El extraterrestre comprendería el
fracaso de Dios en Babel. Dios no tuvo en cuenta que la especie no sólo es
acolmenada en horizontal, sino también en vertical; en el tiempo. No pudo
impedir que los humanos acumularan su talento mediante el ensamblaje de las
generaciones que se sucedían. Ni pudo, ni supo.
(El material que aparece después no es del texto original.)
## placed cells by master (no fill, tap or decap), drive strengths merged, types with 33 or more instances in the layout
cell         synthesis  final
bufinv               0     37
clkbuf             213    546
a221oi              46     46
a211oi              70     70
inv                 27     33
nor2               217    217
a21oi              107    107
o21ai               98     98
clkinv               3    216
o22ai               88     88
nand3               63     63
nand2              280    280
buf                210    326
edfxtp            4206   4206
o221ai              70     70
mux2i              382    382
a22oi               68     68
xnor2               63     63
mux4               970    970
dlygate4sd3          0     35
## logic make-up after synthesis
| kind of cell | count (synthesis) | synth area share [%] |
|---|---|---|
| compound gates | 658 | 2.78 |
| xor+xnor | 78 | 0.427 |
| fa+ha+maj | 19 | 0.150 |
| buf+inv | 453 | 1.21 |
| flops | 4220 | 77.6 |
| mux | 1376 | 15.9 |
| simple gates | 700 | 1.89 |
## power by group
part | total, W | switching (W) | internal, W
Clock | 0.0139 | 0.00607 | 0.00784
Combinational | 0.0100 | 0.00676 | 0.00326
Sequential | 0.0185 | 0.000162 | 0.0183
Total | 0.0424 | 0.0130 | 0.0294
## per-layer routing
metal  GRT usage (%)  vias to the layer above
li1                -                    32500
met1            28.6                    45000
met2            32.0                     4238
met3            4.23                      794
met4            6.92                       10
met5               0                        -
`config.mk`:
```
export PLATFORM = sky130hd
export DESIGN_NAME = hrf_isqrt
export DESIGN_NICKNAME = d
export VERILOG_FILES = /design/src/design/hrf_pkg.sv /design/src/design/hrf_isqrt.sv
export SDC_FILE = /design/constraint.sdc
export NUM_CORES = 1
export LEC_CHECK = 0
export BUFFER_PORTS_ARGS = -buffer_cell sky130_fd_sc_hd__buf_2
export CORE_ASPECT_RATIO = 1.25
export CORE_MARGIN = 10
export CORE_UTILIZATION = 60
export DETAILED_ROUTE_END_ITERATION = 10
export GPL_TIMING_DRIVEN = 0
export HOLD_SLACK_MARGIN = 0.06
export MAX_ROUTING_LAYER = met4
export PLACE_DENSITY_LB_ADDON = 0.08
export SLEW_MARGIN = 20
export SYNTH_ARGS = -nofsm -noshare
export SYNTH_HDL_FRONTEND = slang
export SYNTH_SLANG_ARGS = --single-unit
```
`constraint.sdc`:
```
create_clock -name clk_i -period 14.1 [get_ports clk_i]
set_clock_uncertainty 0.15 [all_clocks]
set_input_delay 2.115 -clock clk_i [delete_from_list [all_inputs] [get_ports clk_i]]
set_output_delay 2.115 -clock clk_i [all_outputs]
set_load 0.01 [all_outputs]
```
`src/design/hrf_pkg.sv`:
```
package hrf_pkg;

  localparam int LatW        = 24;
  localparam int LonW        = 25;
  localparam int DistW       = 23;
  localparam int PosW        = 16;
  localparam int CfgIdxW     = 2;
  localparam int CfgDataW    = 25;
  localparam int CountWidthDef = 16;

  localparam int AngW       = 27;
  localparam int CordW      = 34;
  localparam int CordSteps  = 16;
  localparam int StepW      = 4;
  localparam int RadW       = 61;
  localparam int RootW      = 31;
  localparam int TrigW      = 32;

  localparam logic signed [AngW-1:0] DegFull       = 27'sd23592960;
  localparam logic signed [AngW-1:0] DegHalf       = 27'sd11796480;
  localparam logic signed [AngW-1:0] DegHalfNeg    = -27'sd11796480;
  localparam logic signed [AngW-1:0] DegQuarter    = 27'sd5898240;
  localparam logic signed [AngW-1:0] DegQuarterNeg = -27'sd5898240;

  localparam logic signed [CordW-1:0] CordicGain = 34'sd652032874;
  localparam logic [RootW-1:0]        OneQ30     = 31'h4000_0000;
  localparam logic [23:0]             KmPerDeg   = 24'd14574541;
  localparam logic [DistW-1:0]        DistMax    = 23'd5124096;

  typedef enum logic [CfgIdxW-1:0] {
    REG_REF_LAT = 2'd0,
    REG_REF_LON = 2'd1,
    REG_RADIUS  = 2'd2
  } cfg_reg_e;

  typedef struct packed {
    logic start;
    logic vec;
  } cordic_ctl_t;

  function automatic logic signed [AngW-1:0] atan_deg(input logic [StepW-1:0] i);
    logic signed [AngW-1:0] r;
    case (i)
      4'd0:    r = 27'sd2949120;
      4'd1:    r = 27'sd1740967;
      4'd2:    r = 27'sd919879;
      4'd3:    r = 27'sd466945;
      4'd4:    r = 27'sd234379;
      4'd5:    r = 27'sd117304;
      4'd6:    r = 27'sd58666;
      4'd7:    r = 27'sd29335;
      4'd8:    r = 27'sd14668;
      4'd9:    r = 27'sd7334;
      4'd10:   r = 27'sd3667;
      4'd11:   r = 27'sd1833;
      4'd12:   r = 27'sd917;
      4'd13:   r = 27'sd458;
      4'd14:   r = 27'sd229;
      default: r = 27'sd115;
    endcase
    return r;
  endfunction

endpackage

```
`src/design/hrf_isqrt.sv`:
```
module hrf_isqrt (
  input  logic                       clk_i,
  input  logic                       rst_ni,
  input  logic                       start_i,
  input  logic [hrf_pkg::RadW-1:0]   val_i,
  output logic                       done_o,
  output logic [hrf_pkg::RootW-1:0]  root_o
);
  import hrf_pkg::*;

  logic            busy_q, done_q;
  logic [RadW-1:0] rem_q, root_q, bit_q;
  logic [RadW:0]   trial;
  logic            ge;

  always_comb begin
    trial = {1'b0, root_q} + {1'b0, bit_q};
    ge    = {1'b0, rem_q} >= trial;
  end

  always_ff @(posedge clk_i or negedge rst_ni) begin
    if (!rst_ni) begin
      busy_q <= 1'b0;
      done_q <= 1'b0;
    end else if (start_i) begin
      busy_q <= 1'b1;
      done_q <= 1'b0;
    end else if (busy_q && bit_q[0]) begin
      busy_q <= 1'b0;
      done_q <= 1'b1;
    end else begin
      done_q <= 1'b0;
    end
  end

  always_ff @(posedge clk_i) begin
    if (start_i) begin
      rem_q  <= val_i;
      root_q <= '0;
      bit_q  <= {1'b1, {(RadW-1){1'b0}}};
    end else if (busy_q) begin
      bit_q <= bit_q >> 2;
      if (ge) begin
        rem_q  <= rem_q - trial[RadW-1:0];
        root_q <= (root_q >> 1) + bit_q;
      end else begin
        root_q <= root_q >> 1;
      end
    end
  end

  assign done_o = done_q;
  assign root_o = root_q[RootW-1:0];

endmodule

```
==> impl_metrics.ini, run 1 <==
[worst_setup_path]
required_ps = 14090
cp_max_fo = 22
start_kind = register
crit_type = reg2reg
worstPathArrival_ps = 7740
cp_cell_sequence = ha_1, a31oi_1, o21ai_0, a211oi_1, nor3_1, o21ai_1, a211oi_1, a211oi_1, o21ai_0, nand2_1, xor2_1, ha_1, clkbuf_1, nand4_1, nor2_1, nand4_1, o31ai_1, a31oi_1, o21bai_1, o21ai_4, buf_6, buf_2, o21ai_4, buf_12
slowest_delay_ps = 660
cp_common_cell = a211oi_1
crit_slowest_cell = a211oi_1
critPathCaptureType = register

[global_route]
grt_pass1_wl_mm = 77.7
grt_pass1_vias = 14300
grt.overflow.total = 0
grt.total_usage = 0.320
antenna_found_initial = 0
grt_start_max_net_pins = 26

[yosys]
synth_edf_count = 61
ys_seq_area_frac = 0.257
synth_seq_cells = 155
yosys_most_used_dff = dfxtp_1
mappedNetlistArea_um2 = 14500
syn_inst = 1839
yosys_warnings = 0
async_flop_share = 0.0129
avgSynthCellArea_um2 = 7.87
syn-num-nets = 2028
yosysUniqueCellTypes = 85

[finish]
fin_cells = 2294
drive_above_1_share = 0.112
layout.nets = 2144
fin_util = 0.676
design_area_um2 = 16000
multiInputGateArea_um2 = 9880
nFillCells = 2101
regArea_um2 = 3720
syn2layout_area_growth_pct = 10.9

[sta]
worst_slew_pin_slew_ps = 989
hold_viol = 0
setup_viol = 0
maxSlewViolCount = 0
period_share = 0.550
period_needed_ps = 7750
rsz0062_at_grt = false
slew_headroom = 0.341
fin_setup_tns_ps = 0
fmax_ghz = 0.129

[routing]
drtIter0Drc = 1499
num_vias = 14800
wl_per_cell_um = 21.7
drc = 0
drtAntennaViolNets = 0
dr.pass1.iters = 8
viasPerCell = 6.45
routed_wl_mm = 49.8

[flow_run]
maxCapViolCount = 0

[clock_network]
clk_pin_slew_ps = 70
cts_tree = built
cts_sinks = 155
cts_resized = 0
htreeDepth = 4
hold_buffers = 0
post_cts_buffers = 0
numCtsBuffers = 17
clk_latency_ps = 450
cts_max_path_buffers = 2
clk_root_buffer_cell = clkbuf_16

[place]
dp_hpwl_mm = 38.7
portBuffers = 95
place_inst = 2261
place.gp.congestion = 1.02
placed_cell_area_um2 = 15400

[power]
ir_drop_mv = 0.138
p_per_area_nw_per_um2 = 185
p_leak_nw = 6.47
pwr-share-comb = 0.600
p_switching_mw = 1.40
seqPwrFrac = 0.232
clkPwrFrac = 0.168
swShare = 0.469
power.internal_mw = 1.58

[die]
io_pins = 96
num_rows = 63
core_region_area_um2 = 23700
die_h_um = 194
die_w_um = 159
dieArea_um2 = 30800
start_util = 0.610

[status]
outcome = finished clean

[min_path]
hp-class = reg2reg
File: src/design/hrf_cordic.sv
module hrf_cordic (
  input  logic                              clk_i,
  input  logic                              rst_ni,
  input  hrf_pkg::cordic_ctl_t              ctl_i,
  input  logic signed [hrf_pkg::CordW-1:0]  x0_i,
  input  logic signed [hrf_pkg::CordW-1:0]  y0_i,
  input  logic signed [hrf_pkg::AngW-1:0]   z0_i,
  output logic                              done_o,
  output logic signed [hrf_pkg::CordW-1:0]  x_o,
  output logic signed [hrf_pkg::CordW-1:0]  y_o,
  output logic signed [hrf_pkg::AngW-1:0]   z_o
);
  import hrf_pkg::*;

  logic                    busy_q, done_q, vec_q;
  logic [StepW-1:0]        step_q;
  logic signed [CordW-1:0] x_q, y_q, xs, ys;
  logic signed [AngW-1:0]  z_q, at;
  logic                    cw;

  always_comb begin
    xs = x_q >>> step_q;
    ys = y_q >>> step_q;
    at = atan_deg(step_q);
    cw = vec_q ? !y_q[CordW-1] : z_q[AngW-1];
  end

  always_ff @(posedge clk_i or negedge rst_ni) begin
    if (!rst_ni) begin
      busy_q <= 1'b0;
      done_q <= 1'b0;
      vec_q  <= 1'b0;
      step_q <= '0;
    end else if (ctl_i.start) begin
      busy_q <= 1'b1;
      done_q <= 1'b0;
      vec_q  <= ctl_i.vec;
      step_q <= '0;
    end else if (busy_q) begin
      step_q <= step_q + 1'b1;
      if (step_q == StepW'(CordSteps - 1)) begin
        busy_q <= 1'b0;
        done_q <= 1'b1;
      end
    end else begin
      done_q <= 1'b0;
    end
  end

  always_ff @(posedge clk_i) begin
    if (ctl_i.start) begin
      x_q <= x0_i;
      y_q <= y0_i;
      z_q <= z0_i;
    end else if (busy_q) begin
      if (cw) begin
        x_q <= x_q + ys;
        y_q <= y_q - xs;
        z_q <= z_q + at;
      end else begin
        x_q <= x_q - ys;
        y_q <= y_q + xs;
        z_q <= z_q - at;
      end
    end
  end

  assign done_o = done_q;
  assign x_o    = x_q;
  assign y_o    = y_q;
  assign z_o    = z_q;

endmodule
El desafío de Babel tuvo un momento
estelar cuando nos las arreglamos para poner nuestras palabras por escrito. La
lengua escrita hizo que cada talento y cada pensamiento se hicieran sólidos en
el papel y se multiplicaran en cada cerebro que los leía. La humanidad se hizo entonces
y para siempre centauro. La lengua escrita nutre nuestro cerebro y nuestra
mirada con tal poder, que ya dejamos de ser hombres y mujeres para ser mitad hombres
y mujeres, mitad otras mentes y otros tiempos. El torrente de la escritura,
como un gigantesco servidor desordenado, nos fue haciendo cada vez más efecto
de la historia y menos de la biología.
La lengua escrita exageró además
otra deformación. Muchas especies tenemos señales con las que nos comunicamos,
como muchas especies tienen nariz. Pero, igual que la nariz de los elefantes es
monstruosa, nuestras señales tienen, entre otras, una monstruosidad que
llamamos referencialidad. Con sus señales los animales se reconocen, confirman
su protección, se amenazan, se subordinan o se cortejan. Nosotros tenemos la
rareza de referir nuestras señales a las cosas; cuando hablamos, hablamos
acerca de las cosas, tenemos temas de conversación. Nadie más tiene tal don. Al
hacer grandes cantidades de información asimilables, la lengua escrita estiró
la referencialidad de nuestro lenguaje hasta alturas más insospechadas que una
torre que llegara hasta el cielo. La lengua escrita multiplicó la monstruosidad
del lenguaje con los libros. Así llegamos a tener tratados de física o poemas
tan asombrosos como el Gran Sertón.
Algo de todo esto debemos intuir
cuando queremos ver los libros en santuarios. No nos gustan en grandes
superficies entre electrodomésticos y vajillas. Nos gustan en bibliotecas y en
librerías, en un espacio dedicado a ellos o como mucho dialogando con discos y
cine. La red amenaza estos santuarios. Una quinta parte de las librerías de
España cerraron. Las que siguen tienen un algo de resistentes, incluso de
supervivientes. Dicen, algunos, que tal vez la red amenace los libros. Si los
libros son paquetes de información, una vez desaparecido el papel, abiertos esos
paquetes y desaguados en el océano de la red, se diluirán con formas escritas
menores y mayores y llegará un momento en que su propia entidad deje de
reconocerse.
Quizá ocurra. Quizá desaparezcan
las librerías y quizá el libro se desdibuje entre posts, páginas sueltas y
grandes ensamblajes de datos procedentes de sitios dispersos. Quizá un día llegue
una generación que tenga una idea del libro tan confusa como la que ahora
tienen ya de lo que es una enciclopedia. Pero hoy aún no es ese día. Las
librerías supervivientes todavía tuvieron hace poco su día mundial. Tengan hoy los
libreros guardianes del santuario nuestro recuerdo y nuestro reconocimiento y
que por muchos años los centauros lectores podamos seguir celebrando con ellos
el fracaso de Dios con la Torre de Babel.